# Information provided
## src/rtl/xor_share_pkg.sv

```systemverilog
// Shared types and constants for the round-robin Xor sharing arbiter.
package xor_share_pkg;

    typedef enum logic [1:0] {
        IDLE = 2'd0,
        EXEC = 2'd1,
        RESP = 2'd2
    } state_t;

    localparam int          OP_COUNT_W   = 16;
    localparam logic [15:0] OP_COUNT_MAX = 16'hFFFF;

endpackage

```

## src/rtl/Xor.sv

```systemverilog
// Single-bit Xor datapath cell shared by all requesters.
module Xor (
    input  logic a,
    input  logic b,
    output logic c
);

    assign c = a ^ b;

endmodule

```

## src/rtl/xor_rr_pick.sv

```systemverilog
// Combinational round-robin picker: first valid request at or after ptr, wrapping.
module xor_rr_pick #(
    parameter int N_REQ = 4,
    parameter int ID_W  = $clog2(N_REQ)
) (
    input  logic [N_REQ-1:0] req,
    input  logic [ID_W-1:0]  ptr,
    output logic [N_REQ-1:0] gnt,
    output logic [ID_W-1:0]  gnt_id,
    output logic             any
);

    logic [31:0] idx;

    // Walk the search order backwards so the last hit is the highest priority.
    always_comb begin
        gnt    = '0;
        gnt_id = '0;
        any    = 1'b0;
        idx    = '0;
        for (int k = N_REQ - 1; k >= 0; k--) begin
            idx = (32'(ptr) + 32'(k)) % 32'(N_REQ);
            if (req[idx[ID_W-1:0]]) begin
                gnt_id = idx[ID_W-1:0];
                any    = 1'b1;
            end
        end
        if (any) begin
            gnt[gnt_id] = 1'b1;
        end
    end

endmodule

```

## src/rtl/xor_share_arbiter.sv

```systemverilog
// Round-robin arbiter granting N_REQ requesters shared access to WIDTH Xor cells.
module xor_share_arbiter
    import xor_share_pkg::*;
#(
    parameter int N_REQ = 4,
    parameter int WIDTH = 1,
    localparam int ID_W = $clog2(N_REQ)
) (
    input  logic                   clk,
    input  logic                   rst,
    input  logic [N_REQ-1:0]       req_valid,
    input  logic [N_REQ*WIDTH-1:0] req_a,
    input  logic [N_REQ*WIDTH-1:0] req_b,
    output logic [N_REQ-1:0]       req_ready,
    output logic                   rsp_valid,
    output logic [ID_W-1:0]        rsp_id,
    output logic [WIDTH-1:0]       rsp_c,
    input  logic                   rsp_ready,
    output logic                   busy,
    output logic [OP_COUNT_W-1:0]  op_count
);

    state_t           state;
    state_t           state_next;
    logic [ID_W-1:0]  ptr;
    logic [WIDTH-1:0] opa;
    logic [WIDTH-1:0] opb;
    logic [WIDTH-1:0] xor_c;
    logic [N_REQ-1:0] gnt;
    logic [ID_W-1:0]  gnt_id;
    logic             any;
    logic             accept;

    xor_rr_pick #(
        .N_REQ(N_REQ),
        .ID_W (ID_W)
    ) u_pick (
        .req   (req_valid),
        .ptr   (ptr),
        .gnt   (gnt),
        .gnt_id(gnt_id),
        .any   (any)
    );

    for (genvar i = 0; i < WIDTH; i++) begin : g_xor
        Xor u_xor (
            .a(opa[i]),
            .b(opb[i]),
            .c(xor_c[i])
        );
    end

    // The picker only grants a valid requester, so a grant in IDLE is an acceptance.
    assign req_ready = (state == IDLE) ? gnt : '0;
    assign accept    = (state == IDLE) && any;

    always_comb begin
        state_next = state;
        case (state)
            IDLE:    if (any) state_next = EXEC;
            EXEC:    state_next = RESP;
            RESP:    if (rsp_ready) state_next = IDLE;
            default: state_next = IDLE;
        endcase
    end

    always_ff @(posedge clk or posedge rst) begin
        if (rst) begin
            state     <= IDLE;
            ptr       <= '0;
            opa       <= '0;
            opb       <= '0;
            rsp_id    <= '0;
            rsp_c     <= '0;
            rsp_valid <= 1'b0;
            busy      <= 1'b0;
            op_count  <= '0;
        end else begin
            state     <= state_next;
            rsp_valid <= (state_next == RESP);
            busy      <= (state_next != IDLE);
            if (accept) begin
                opa    <= req_a[gnt_id*WIDTH +: WIDTH];
                opb    <= req_b[gnt_id*WIDTH +: WIDTH];
                rsp_id <= gnt_id;
                ptr    <= (gnt_id == ID_W'(N_REQ - 1)) ? '0 : gnt_id + 1'b1;
            end
            if (state == EXEC) begin
                rsp_c <= xor_c;
            end
            if ((state == RESP) && rsp_ready && (op_count != OP_COUNT_MAX)) begin
                op_count <= op_count + 1'b1;
            end
        end
    end

endmodule
```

# Instructions to follow
Retype the data exactly as it reads.

# Task result
## src/rtl/xor_share_pkg.sv

```systemverilog
// Shared types and constants for the round-robin Xor sharing arbiter.
package xor_share_pkg;

    typedef enum logic [1:0] {
        IDLE = 2'd0,
        EXEC = 2'd1,
        RESP = 2'd2
    } state_t;

    localparam int          OP_COUNT_W   = 16;
    localparam logic [15:0] OP_COUNT_MAX = 16'hFFFF;

endpackage

```

## src/rtl/Xor.sv

```systemverilog
// Single-bit Xor datapath cell shared by all requesters.
module Xor (
    input  logic a,
    input  logic b,
    output logic c
);

    assign c = a ^ b;

endmodule

```

## src/rtl/xor_rr_pick.sv

```systemverilog
// Combinational round-robin picker: first valid request at or after ptr, wrapping.
module xor_rr_pick #(
    parameter int N_REQ = 4,
    parameter int ID_W  = $clog2(N_REQ)
) (
    input  logic [N_REQ-1:0] req,
    input  logic [ID_W-1:0]  ptr,
    output logic [N_REQ-1:0] gnt,
    output logic [ID_W-1:0]  gnt_id,
    output logic             any
);

    logic [31:0] idx;

    // Walk the search order backwards so the last hit is the highest priority.
    always_comb begin
        gnt    = '0;
        gnt_id = '0;
        any    = 1'b0;
        idx    = '0;
        for (int k = N_REQ - 1; k >= 0; k--) begin
            idx = (32'(ptr) + 32'(k)) % 32'(N_REQ);
            if (req[idx[ID_W-1:0]]) begin
                gnt_id = idx[ID_W-1:0];
                any    = 1'b1;
            end
        end
        if (any) begin
            gnt[gnt_id] = 1'b1;
        end
    end

endmodule

```

## src/rtl/xor_share_arbiter.sv

```systemverilog
// Round-robin arbiter granting N_REQ requesters shared access to WIDTH Xor cells.
module xor_share_arbiter
    import xor_share_pkg::*;
#(
    parameter int N_REQ = 4,
    parameter int WIDTH = 1,
    localparam int ID_W = $clog2(N_REQ)
) (
    input  logic                   clk,
    input  logic                   rst,
    input  logic [N_REQ-1:0]       req_valid,
    input  logic [N_REQ*WIDTH-1:0] req_a,
    input  logic [N_REQ*WIDTH-1:0] req_b,
    output logic [N_REQ-1:0]       req_ready,
    output logic                   rsp_valid,
    output logic [ID_W-1:0]        rsp_id,
    output logic [WIDTH-1:0]       rsp_c,
    input  logic                   rsp_ready,
    output logic                   busy,
    output logic [OP_COUNT_W-1:0]  op_count
);

    state_t           state;
    state_t           state_next;
    logic [ID_W-1:0]  ptr;
    logic [WIDTH-1:0] opa;
    logic [WIDTH-1:0] opb;
    logic [WIDTH-1:0] xor_c;
    logic [N_REQ-1:0] gnt;
    logic [ID_W-1:0]  gnt_id;
    logic             any;
    logic             accept;

    xor_rr_pick #(
        .N_REQ(N_REQ),
        .ID_W (ID_W)
    ) u_pick (
        .req   (req_valid),
        .ptr   (ptr),
        .gnt   (gnt),
        .gnt_id(gnt_id),
        .any   (any)
    );

    for (genvar i = 0; i < WIDTH; i++) begin : g_xor
        Xor u_xor (
            .a(opa[i]),
            .b(opb[i]),
            .c(xor_c[i])
        );
    end

    // The picker only grants a valid requester, so a grant in IDLE is an acceptance.
    assign req_ready = (state == IDLE) ? gnt : '0;
    assign accept    = (state == IDLE) && any;

    always_comb begin
        state_next = state;
        case (state)
            IDLE:    if (any) state_next = EXEC;
            EXEC:    state_next = RESP;
            RESP:    if (rsp_ready) state_next = IDLE;
            default: state_next = IDLE;
        endcase
    end

    always_ff @(posedge clk or posedge rst) begin
        if (rst) begin
            state     <= IDLE;
            ptr       <= '0;
            opa       <= '0;
            opb       <= '0;
            rsp_id    <= '0;
            rsp_c     <= '0;
            rsp_valid <= 1'b0;
            busy      <= 1'b0;
            op_count  <= '0;
        end else begin
            state     <= state_next;
            rsp_valid <= (state_next == RESP);
            busy      <= (state_next != IDLE);
            if (accept) begin
                opa    <= req_a[gnt_id*WIDTH +: WIDTH];
                opb    <= req_b[gnt_id*WIDTH +: WIDTH];
                rsp_id <= gnt_id;
                ptr    <= (gnt_id == ID_W'(N_REQ - 1)) ? '0 : gnt_id + 1'b1;
            end
            if (state == EXEC) begin
                rsp_c <= xor_c;
            end
            if ((state == RESP) && rsp_ready && (op_count != OP_COUNT_MAX)) begin
                op_count <= op_count + 1'b1;
            end
        end
    end

endmodule
```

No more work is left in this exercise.